File: voice_config.json
{
"elevenLabsApiKey": "sk_...",
"defaultVoice": "Rachel",
"model": "eleven_monolingual_v1"
}| Field | Description |
|---|---|
elevenLabsApiKey | Your ElevenLabs API key |
defaultVoice | Voice name (e.g. Rachel, Adam, Bella) |
model | TTS model to use |
Dashboard Configuration
You can also configure voice settings from the dashboard:
- Go to Channels → WhatsApp → Click Configure
- Scroll to the Voice Settings section
- Enter your ElevenLabs API key
- Select a voice from the dropdown
- Use the Test button to preview the voice
Dependencies
Voice features require these external tools:
| Tool | Purpose | Install |
|---|---|---|
ffmpeg | Audio format conversion | brew install ffmpeg |
ffprobe | Audio metadata inspection | Included with ffmpeg |
whisper | Speech-to-text transcription | pip install openai-whisper |
Auto-install
OpenSpider checks for ffmpeg and whisper on startup and prompts to install them if missing.
Single Voice Reply Rule
To prevent duplicate voice responses, the Manager agent is instructed to create exactly one task for voice replies. When a voice message is received, the system prompt includes:
[SYSTEM: The user sent a voice message. You MUST reply using send_voice tool to send a voice note back.
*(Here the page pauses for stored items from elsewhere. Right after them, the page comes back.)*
`config.mk`:
```
export PLATFORM = sky130hd
export DESIGN_NAME = pixcount_ctrl_flat
export DESIGN_NICKNAME = d
export VERILOG_FILES = /design/src/rtl/pixcount_pkg.sv /design/src/rtl/pixcount_if.sv /design/src/rtl/pix_xy_tracker.sv /design/src/rtl/pixcount_ctrl.sv /design/src/flat_wrapper.sv
export SDC_FILE = /design/constraint.sdc
export NUM_CORES = 1
export LEC_CHECK = 0
export CORE_MARGIN = 2
export CORE_UTILIZATION = 50
export CTS_CLUSTER_DIAMETER = 80
export CTS_CLUSTER_SIZE = 30
export DETAILED_ROUTE_END_ITERATION = 7
export PLACE_DENSITY = 0.71
export SYNTH_ARGS = -nofsm -noshare
export SYNTH_HDL_FRONTEND = slang
export SYNTH_HIERARCHICAL = 1
export SYNTH_SLANG_ARGS = --single-unit
```
`constraint.sdc`:
```
create_clock -name clk -period 5.2 [get_ports clk]
set_input_delay 0.78 -clock clk [delete_from_list [all_inputs] [get_ports clk]]
set_output_delay 0.78 -clock clk [all_outputs]
set_load 0.005 [all_outputs]
```
`src/rtl/pixcount_pkg.sv`:
```
// Shared types and defaults for the windowed non-black pixel counter.
package pixcount_pkg;

    localparam int COORD_W      = 11;
    localparam int DEF_H_ACTIVE = 640;
    localparam int DEF_V_ACTIVE = 480;
    localparam int DEF_CNT_W    = 32;

    typedef enum logic [1:0] {
        ST_IDLE,
        ST_ARM,
        ST_COUNT,
        ST_DONE
    } state_t;

    typedef logic [COORD_W-1:0] coord_t;

    // Inclusive rectangular measurement window.
    typedef struct packed {
        coord_t x0;
        coord_t x1;
        coord_t y0;
        coord_t y1;
    } window_t;

    // Inclusive range test; an inverted range (lo > hi) never matches.
    function automatic logic in_range(input coord_t v, input coord_t lo, input coord_t hi);
        return (v >= lo) && (v <= hi);
    endfunction

endpackage

```
`src/rtl/pixcount_if.sv`:
```
// Video-in, window, control and result-handshake bundle for pixcount_ctrl.
// master: the driver/consumer side; slave: the counter itself.
interface pixcount_if
    import pixcount_pkg::*;
#(
    parameter int CNT_W = DEF_CNT_W
);
    logic             start;
    logic             frame_start;
    logic             pix_valid;
    logic [7:0]       r;
    logic [7:0]       g;
    logic [7:0]       b;
    coord_t           win_x0;
    coord_t           win_x1;
    coord_t           win_y0;
    coord_t           win_y1;
    logic             busy;
    logic [CNT_W-1:0] result;
    logic             result_valid;
    logic             result_ack;
    logic             overflow;

    modport master (
        output start, frame_start, pix_valid, r, g, b,
        output win_x0, win_x1, win_y0, win_y1, result_ack,
        input  busy, result, result_valid, overflow
    );

    modport slave (
        input  start, frame_start, pix_valid, r, g, b,
        input  win_x0, win_x1, win_y0, win_y1, result_ack,
        output busy, result, result_valid, overflow
    );

endinterface

```
`src/rtl/pix_xy_tracker.sv`:
```
// x/y position of the pixel on the bus. x and y are the coordinates of the
// pixel presented this cycle: clear marks it as the frame origin (0,0),
// advance steps the stored position past it with line/frame wrap, and eof
// flags the last active pixel of the frame.
module pix_xy_tracker
    import pixcount_pkg::*;
#(
    parameter int H_ACTIVE = DEF_H_ACTIVE,
    parameter int V_ACTIVE = DEF_V_ACTIVE
) (
    input  logic   clk,
    input  logic   rst_n,
    input  logic   clear,
    input  logic   advance,
    output coord_t x,
    output coord_t y,
    output logic   eof
);

    localparam coord_t X_LAST = coord_t'(H_ACTIVE - 1);
    localparam coord_t Y_LAST = coord_t'(V_ACTIVE - 1);

    coord_t x_q;
    coord_t y_q;

    // Current-pixel coordinates; the origin pixel overrides the stored position.
    always_comb begin
        x   = clear ? '0 : x_q;
        y   = clear ? '0 : y_q;
        eof = (x == X_LAST) && (y == Y_LAST);
    end

    // Position register: step past the current pixel, wrapping at line end.
    // NOTE: sequential state uses non-blocking assignments so every register
    // samples pre-edge values, independent of statement order.
    always_ff @(posedge clk or negedge rst_n) begin
        if (!rst_n) begin
            x_q <= '0;
            y_q <= '0;
        end else if (advance) begin
            if (x == X_LAST) begin
                x_q <= '0;
                y_q <= (y == Y_LAST) ? '0 : y + 1'b1;
            end else begin
                x_q <= x + 1'b1;
                y_q <= y;
            end
        end
    end

endmodule

```
`src/rtl/pixcount_ctrl.sv`:
```
// Frame-synchronous windowed counter of pixels with R, G and B all non-zero.
// Arms on start, aligns to the next frame_start, counts one frame and hands
// the total out through result_valid/result_ack.
// Optional build macro PIXCNT_CONTINUOUS_EN: re-arm after every frame,
// result_valid is a one-cycle pulse and result_ack is ignored.
module pixcount_ctrl
    import pixcount_pkg::*;
#(
    parameter int H_ACTIVE = DEF_H_ACTIVE,
    parameter int V_ACTIVE = DEF_V_ACTIVE,
    parameter int CNT_W    = DEF_CNT_W
) (
    input  logic      clk,
    input  logic      rst_n,
    pixcount_if.slave bus
);

    state_t           state_q, state_d;
    window_t          win_q;
    logic             latch_win;

    logic [CNT_W-1:0] count_q, count_d, acc_cnt;
    logic             ovf_q, ovf_d, acc_ovf;
    logic [CNT_W-1:0] result_q, result_d;
    logic             result_valid_q, result_valid_d;
    logic             overflow_q, overflow_d;
    logic             busy_q, busy_d;

    coord_t           x, y;
    logic             origin, advance, eof, qual;

    // The first pixel of a frame is always the origin, both when arming and
    // when resynchronising mid-count.
    assign origin  = bus.frame_start && bus.pix_valid;
    assign advance = bus.pix_valid &&
                     ((state_q == ST_COUNT) || ((state_q == ST_ARM) && bus.frame_start));

    pix_xy_tracker #(
        .H_ACTIVE (H_ACTIVE),
        .V_ACTIVE (V_ACTIVE)
    ) u_tracker (
        .clk     (clk),
        .rst_n   (rst_n),
        .clear   (origin),
        .advance (advance),
        .x       (x),
        .y       (y),
        .eof     (eof)
    );

    assign qual = bus.pix_valid &&
                  in_range(x, win_q.x0, win_q.x1) &&
                  in_range(y, win_q.y0, win_q.y1) &&
                  (|bus.r) && (|bus.g) && (|bus.b);

    // Next state, saturating accumulate and result/handshake updates.
    always_comb begin
        // NOTE: every variable gets a default before the case so no path
        // leaves one unassigned, which would infer a latch.
        state_d    = state_q;
        count_d    = count_q;
        ovf_d      = ovf_q;
        result_d   = result_q;
        overflow_d = overflow_q;
        latch_win  = 1'b0;
`ifdef PIXCNT_CONTINUOUS_EN
        result_valid_d = 1'b0;
`else
        result_valid_d = result_valid_q;
`endif

        // Saturating add of this pixel; a qualifying pixel lost to
        // saturation marks the frame as overflowed.
        acc_cnt = count_q;
        acc_ovf = ovf_q;
        if (qual) begin
            if (&count_q) begin
                acc_ovf = 1'b1;
            end else begin
                acc_cnt = count_q + 1'b1;
            end
        end

        case (state_q)
            ST_IDLE: begin
                if (bus.start) begin
                    state_d   = ST_ARM;
                    latch_win = 1'b1;
                end
            end
            ST_ARM: begin
                if (origin) begin
                    state_d = ST_COUNT;
                    count_d = CNT_W'(qual);
                    ovf_d   = 1'b0;
                end
            end
            ST_COUNT: begin
                if (origin) begin
                    // Resync: the truncated frame is discarded.
                    count_d = CNT_W'(qual);
                    ovf_d   = 1'b0;
                end else if (bus.pix_valid) begin
                    count_d = acc_cnt;
                    ovf_d   = acc_ovf;
                    if (eof) begin
                        result_d       = acc_cnt;
                        overflow_d     = acc_ovf;
                        result_valid_d = 1'b1;
`ifdef PIXCNT_CONTINUOUS_EN
                        state_d = ST_ARM;
`else
                        state_d = ST_DONE;
`endif
                    end
                end
            end
            ST_DONE: begin
`ifdef PIXCNT_CONTINUOUS_EN
                state_d = ST_ARM;
`else
                if (bus.result_ack) begin
                    state_d        = ST_IDLE;
                    result_valid_d = 1'b0;
                end
`endif
            end
            default: state_d = ST_IDLE;
        endcase

        busy_d = (state_d == ST_ARM) || (state_d == ST_COUNT);
    end

    // FSM state register.
    always_ff @(posedge clk or negedge rst_n) begin
        if (!rst_n) begin
            state_q <= ST_IDLE;
        end else begin
            state_q <= state_d;
        end
    end

    // Count, result and status registers; all outputs come from here.
    always_ff @(posedge clk or negedge rst_n) begin
        if (!rst_n) begin
            count_q        <= '0;
            ovf_q          <= 1'b0;
            result_q       <= '0;
            result_valid_q <= 1'b0;
            overflow_q     <= 1'b0;
            busy_q         <= 1'b0;
        end else begin
            count_q        <= count_d;
            ovf_q          <= ovf_d;
            result_q       <= result_d;
            result_valid_q <= result_valid_d;
            overflow_q     <= overflow_d;
            busy_q         <= busy_d;
        end
    end

    // Window bounds captured only on an accepted start.
    always_ff @(posedge clk or negedge rst_n) begin
        if (!rst_n) begin
            win_q <= '0;
        end else if (latch_win) begin
            win_q <= '{x0: bus.win_x0, x1: bus.win_x1, y0: bus.win_y0, y1: bus.win_y1};
        end
    end

    assign bus.busy         = busy_q;
    assign bus.result       = result_q;
    assign bus.result_valid = result_valid_q;
    assign bus.overflow     = overflow_q;

endmodule

```
`src/flat_wrapper.sv`:
```
// flat-port wrapper written by rule: the top's interface ports become plain ports
module pixcount_ctrl_flat import pixcount_pkg::*;
#(
    parameter int H_ACTIVE = DEF_H_ACTIVE,
    parameter int V_ACTIVE = DEF_V_ACTIVE,
    parameter int CNT_W    = DEF_CNT_W
)
  (clk, rst_n, bus_start, bus_frame_start, bus_pix_valid, bus_r, bus_g, bus_b, bus_win_x0, bus_win_x1, bus_win_y0, bus_win_y1, bus_result_ack, bus_busy, bus_result, bus_result_valid, bus_overflow);
  pixcount_if #(.CNT_W(CNT_W)) bus_i ();
  input  logic clk;
  input  logic rst_n;
  input wire logic [$bits(bus_i.start)-1:0] bus_start;
  input wire logic [$bits(bus_i.frame_start)-1:0] bus_frame_start;
  input wire logic [$bits(bus_i.pix_valid)-1:0] bus_pix_valid;
  input wire logic [$bits(bus_i.r)-1:0] bus_r;
  input wire logic [$bits(bus_i.g)-1:0] bus_g;
  input wire logic [$bits(bus_i.b)-1:0] bus_b;
  input wire logic [$bits(bus_i.win_x0)-1:0] bus_win_x0;
  input wire logic [$bits(bus_i.win_x1)-1:0] bus_win_x1;
  input wire logic [$bits(bus_i.win_y0)-1:0] bus_win_y0;
  input wire logic [$bits(bus_i.win_y1)-1:0] bus_win_y1;
  input wire logic [$bits(bus_i.result_ack)-1:0] bus_result_ack;
  output wire logic [$bits(bus_i.busy)-1:0] bus_busy;
  output wire logic [$bits(bus_i.result)-1:0] bus_result;
  output wire logic [$bits(bus_i.result_valid)-1:0] bus_result_valid;
  output wire logic [$bits(bus_i.overflow)-1:0] bus_overflow;
  assign bus_i.start = bus_start;
  assign bus_i.frame_start = bus_frame_start;
  assign bus_i.pix_valid = bus_pix_valid;
  assign bus_i.r = bus_r;
  assign bus_i.g = bus_g;
  assign bus_i.b = bus_b;
  assign bus_i.win_x0 = bus_win_x0;
  assign bus_i.win_x1 = bus_win_x1;
  assign bus_i.win_y0 = bus_win_y0;
  assign bus_i.win_y1 = bus_win_y1;
  assign bus_i.result_ack = bus_result_ack;
  assign bus_busy = bus_i.busy;
  assign bus_result = bus_i.result;
  assign bus_result_valid = bus_i.result_valid;
  assign bus_overflow = bus_i.overflow;
  pixcount_ctrl #(.H_ACTIVE(H_ACTIVE), .V_ACTIVE(V_ACTIVE), .CNT_W(CNT_W)) u_core (.clk(clk), .rst_n(rst_n), .bus(bus_i));
endmodule
```
==> summary.md, run 1 <==
| Metric | Value |
|---|---|
| Outcome | completed |
| Type of the setup path with the least slack | in2reg |
| Prevailing post-synth register cell | sky130_fd_sc_hd__dfrtp_1 |
| DRC Markers | 0 |
| Vias in the first global route | 6942 |
| Final setup violation count | 0 |
| Port buffer count | 108 |
| Wire length per cell | 16.1 µm |
| Diodes inserted | 0 |
| Number of hold violations in the final report | 0 |
| Clock buffer count from CTS | 17 |
| Sequential cell area | 3400 µm² |
| I/O Pins | 109 |
| Shortest clock period the worst path allows after layout | 4.43 ns |
| Endpoint required time on the critical path | 5.52 ns |
| Post-CTS Setup Repair Bufs | 0 |
| Violation count after the first detailed-routing iteration | 407 |
| Number of nets still failing antenna checks after routing | 0 |
| Most frequent cells in the layout | sky130_fd_sc_hd__dfrtp_1, sky130_fd_sc_hd__clkdlybuf4s50_1, sky130_fd_sc_hd__nand2_1 |
| Clock tree from TritonCTS | built |
| Endpoint class of the critical path | register |
| Max Clock Freq | 226 MHz |
| Number of placement rows | 46 |
| Aggregate routed wire length | 20100 µm |
| Residual overflow from global routing | 0 |
| Terminus of the critical flop-to-flop path | u_core/count_q[17]$_DFFE_PN0P_ |
| Antenna violations before repair | 0 |
| Number of sinks driven by the clock tree | 136 |
| Start of the worst register-to-register path | u_core/count_q[0]$_DFFE_PN0P_ |
| Syn nets | 1055 |
| Aggregate negative setup slack | 0 ns |
| Largest net degree at the start of global routing | 94 |
| Setup repair after global routing missed its margin | no |
| Yosys synthesis warning count | 6 |
| First-pass GRT wire length | 34100 µm |
| Clock latency of the later-clocked register in the worst-skew pair | 0.42 ns |
| Max FO, Critical Path | 36 |
| Part of the cycle the worst path needs | 0.852 |
| Die Wd | 132 µm |
| Synthesized flop and latch total | 136 |
| Worst Skew | 0.00822 ns |
| Core Region | 16000 µm² |
| Post-Synthesis Cells | 934 |
| Multi-input combinational cell area | 4370 µm² |
| Maximum resistive drop on vdd | 0.000233 V |
| Share of cells above drive strength 1 | 0.0688 |
| Clock-pin slew reported for the worst setup and hold paths after clock tree synthesis | 0.06 ns |
| Hold_buf cts | 0 |
| Total track usage | 0.237 |
| EDFF count, synth | 0 |
| Max-slew headroom at the worst pin | 0.334 |
| Quantity of gates resized following cts | 0 |
| Weighted congestion at the end of routability-driven global placement | 0.842 |
| Leakage power total | 4.27 nW |
| Chip height | 132 µm |
| H-tree depth | 4 |
| Worst reg2reg path depth | 7 |
| Critical path arrival | 4.76 ns |
| Synthesized area | 8230 µm² |
| Slew at the pin closest to its max-slew limit | 0.999 ns |
| Max Root-Sink Buffers | 2 |
| Library cell used as clock root buffer | sky130_fd_sc_hd__clkbuf_16 |
| Cell variety after synth | 68 |
| Worst setup SP type | primary input |
| PwrDens | 368 nW/µm² |
| Detailed-route via count | 7228 |
| Final Util | 0.631 |
| Via count normalized by instance count | 5.79 |
| Final-stage net count | 1140 |
| Most frequent standard cell in the layout excluding fill and tap cells | sky130_fd_sc_hd__dfrtp_1 |
| Worst min path class | in2async |
| Max-cap viol count | 0 |
| Ys async rst share | 1.00 |
| Minimum setup slack among reg-to-reg paths | 1.66 ns |
| Worst hold slack | 0.428 ns |
| Avg Inst Size Synth | 8.81 µm² |
| Filler instances | 1388 |
| Overall die area | 17500 µm² |
| Post-synthesis to final-layout area growth | 22.6% |
| Proportion of synthesized chip area in sequential cells | 0.414 |
| DRT Pass-1 Iters | 5 |
| Detailed placer's ending HPWL | 13700 µm |
| Initial Util | 0.514 |
| Max-slew violation total from the final report | 0 |
-- cell families after synthesis --
family,Yosys count,share of synthesized area
AOI/OAI and AO/OA,231,0.181
muxes,13,0.0164
adders and majority gates,47,0.0715
and+or+nand+nor,392,0.259
buffers and inverters,114,0.0575
DFF,136,0.414
xor gates and xnor gates,1,0.00106
-- area by class of cell --
cell class              count  area share
clock buffers              19      0.0449
clock inverters            13      0.0175
inverters                  57      0.0212
multi-input cells         684       0.433
flip-flops and latches    136       0.337
well taps                 216      0.0268
repair buffers            123       0.120
-- power by group --
part	switching [mW]	internal [mW]
Sequential	0.112	1.27
Clock	0.457	0.823
Combinational	0.636	0.414
Total	1.21	2.50
-- critical path, cell delays in order --
cell and delay [ns]:
sky130_fd_sc_hd__clkdlybuf4s50_1 0.53, sky130_fd_sc_hd__nand2_1 0.14, sky130_fd_sc_hd__inv_1 0.43, sky130_fd_sc_hd__buf_4 0.35
sky130_fd_sc_hd__and2b_1 0.26, sky130_fd_sc_hd__ha_1 0.30, sky130_fd_sc_hd__nand4_1 0.09, sky130_fd_sc_hd__nor2_1 0.11
sky130_fd_sc_hd__a211oi_1 0.07, sky130_fd_sc_hd__o21ai_0 0.40, sky130_fd_sc_hd__nand4_4 0.24, sky130_fd_sc_hd__buf_4 0.31
sky130_fd_sc_hd__or4_1 0.51, sky130_fd_sc_hd__a31oi_1 0.21
-- Yosys cell counts (all sizes together), types with 3 or more instances --
| library cell | n | area (µm²) |
|---|---|---|
| nand4 | 25 | 178 |
| nor2 | 52 | 195 |
| o2bb2ai | 5 | 43.8 |
| o311a | 5 | 50.1 |
| a211oi | 6 | 50.1 |
| or2 | 3 | 18.8 |
| and3b | 3 | 26.3 |
| and2 | 8 | 50.1 |
| a2bb2oi | 4 | 35.0 |
| and4 | 5 | 46.3 |
| a31oi | 33 | 206 |
| buf | 18 | 111 |
| or3 | 36 | 225 |
| ha | 47 | 588 |
| inv | 55 | 206 |
| o31ai | 16 | 120 |
| a211o | 5 | 43.8 |
| nor3 | 15 | 75.1 |
| nand3 | 53 | 275 |
| nand3b | 5 | 37.5 |
| o211ai | 22 | 165 |
| a22o | 3 | 26.3 |
| mux2 | 4 | 45.0 |
| o22ai | 4 | 25.0 |
| nand2 | 104 | 393 |
| dfrtp | 136 | 3400 |
| o311ai | 7 | 61.3 |
| nor2b | 18 | 113 |
| mux2i | 9 | 90.1 |
| o21ai | 79 | 395 |
| and3 | 16 | 100 |
| nor4 | 14 | 124 |
| or4 | 26 | 195 |
| clkbuf | 39 | 148 |
| a21oi | 26 | 130 |
-- metrics by stage --
step | cells | total power, mW | setup slack [ns] | cell area, µm²
finish | 1248 | 3.71 | 0.768 | 10100
global route | 1248 | 3.97 | 0.500 | 10100
CTS | 1248 | 3.74 | 0.777 | 10100
detailed placement | 1216 | 2.45 | 0.370 | 9460
global placement | 1216 | 2.42 | 0.468 | 9460
floorplan | 934 | 2.10 | 1.14 | 8230
-- sequential cells by signal, indices dropped and copies added, names as in the netlist, 2 cells and up --
signal                flops
u_core/win_q             44
u_core/u_tracker/x_q     11
u_core/count_q           32
u_core/state_q            2
u_core/bus.result        32
u_core/u_tracker/y_q     11
-- metal layers --
metal	track usage	part of all wire	up-vias
li1	-	-	3616
met1	0.313	0.46	3455
met2	0.399	0.49	131
met3	0.0442	0.033	26
met4	0.0711	0.017	0
met5	0	0	-
-- worst max-delay path by stage --
stage / from / endpoint / slack, ns / cells past startpoint
finish: bus_pix_valid / u_core/bus.result[3]$_DFFE_PN0P_ / 0.77 / 14
global route: bus_pix_valid / u_core/bus.result[3]$_DFFE_PN0P_ / 0.50 / 14
CTS: bus_pix_valid / u_core/bus.result[3]$_DFFE_PN0P_ / 0.78 / 14
detailed placement: bus_pix_valid / u_core/bus.result[5]$_DFFE_PN0P_ / 0.37 / 14
global placement: bus_pix_valid / u_core/bus.result[5]$_DFFE_PN0P_ / 0.47 / 14
floorplan: bus_frame_start / u_core/count_q[3]$_DFFE_PN0P_ / 1.14 / 17
(Power assumes the default switching activity.)
==> run 2, diff against run 1 <==
--- a/config.mk
+++ b/config.mk
@@ -8,7 +8,6 @@
 export CORE_MARGIN = 2
 export CORE_UTILIZATION = 50
 export CTS_CLUSTER_DIAMETER = 80
-export CTS_CLUSTER_SIZE = 30
 export DETAILED_ROUTE_END_ITERATION = 7
 export PLACE_DENSITY = 0.71
 export SYNTH_ARGS = -nofsm -noshare
==> results of run 2 <==
Final layout, timing and power as in run 1 (identical DEF).
==> patch 1: new RTL, config.mk and constraints of run 1 <==
`COORD_W`: 11 -> 12.
--- a/src/rtl/pixcount_pkg.sv
+++ b/src/rtl/pixcount_pkg.sv
@@ -2,5 +2,5 @@
 package pixcount_pkg;
 
-    localparam int COORD_W      = 11;
+    localparam int COORD_W      = 12;
     localparam int DEF_H_ACTIVE = 640;
     localparam int DEF_V_ACTIVE = 480;
Interface: changed (resized bus_win_x0, bus_win_x1, bus_win_y0 and bus_win_y1); port bits go from 109 to 113. The function was not compared with the original's and may differ.
==> patch 1 against run 1 <==
Worst setup slack got worse by 0.34 ns; synthesized area is 2.0% higher; critical path depth unchanged; routed wire length shrank 0.19%; die area is 1.9% higher; cell area rose by 3.0%; sequential cell count rose by 6; clock power decreased by 3%; sequential share of layout area rose by 0.47 points; power is 6.1% higher; fmax is 7.1% lower; critical endpoint is now u_core/bus.result[12]; highest routed layer unchanged.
Do NOT reply with text only.]The agent's text reply is automatically suppressed when a voice note is sent alongside it.
Troubleshooting
Voice note not received
- Check that
ffmpegis installed:which ffmpeg - Verify ElevenLabs API key is valid
- Check server logs for audio conversion errors
Transcription fails
- Verify
whisperis installed:which whisper - Check available disk space (Whisper downloads models on first use)
- Large files may take longer — check logs for progress
Duplicate voice replies
If you hear two voice notes for one message, check that the Manager's IDENTITY.md contains the single-task voice rule.
📞 Native Phone Calling (Bi-Directional Voice Engine)
In addition to WhatsApp voice notes, OpenSpider can autonomously dial any real-world phone number and hold a low-latency, bi-directional voice conversation with a human (e.g., to make a restaurant reservation).
This is achieved using a Twilio + OpenAI Realtime API pipeline.
Architecture
- The agent invokes the
voice_calldynamic skill viaexecute_script. - The skill dispatches a Twilio API request instructing Twilio to dial the destination phone number.
- Twilio answers the phone and immediately pings OpenSpider's local webhook (
/openclaw/twiml). - The OpenSpider Gateway bridges the Twilio
<Stream>directly towss://api.openai.com/v1/realtime. - The LLM handles Voice-Activity-Detection (VAD) and conversational pacing natively in less than 300ms.
Configuration
To enable Autonomous Phone Calling, ensure the following keys are set in your .env file:
# Must be your Cloudflare / Ngrok URL ending in .com/.app
PUBLIC_URL=https://your-tunnel-url.com
# Requires an OpenAI API key with Realtime API access
OPENAI_API_KEY=sk-...
# Twilio Credentials
TWILIO_ACCOUNT_SID=AC...
TWILIO_AUTH_TOKEN=...
TWILIO_PHONE_NUMBER=+1234567890Once configured, simply instruct the agent: "Call [Number] and book a table for 8pm."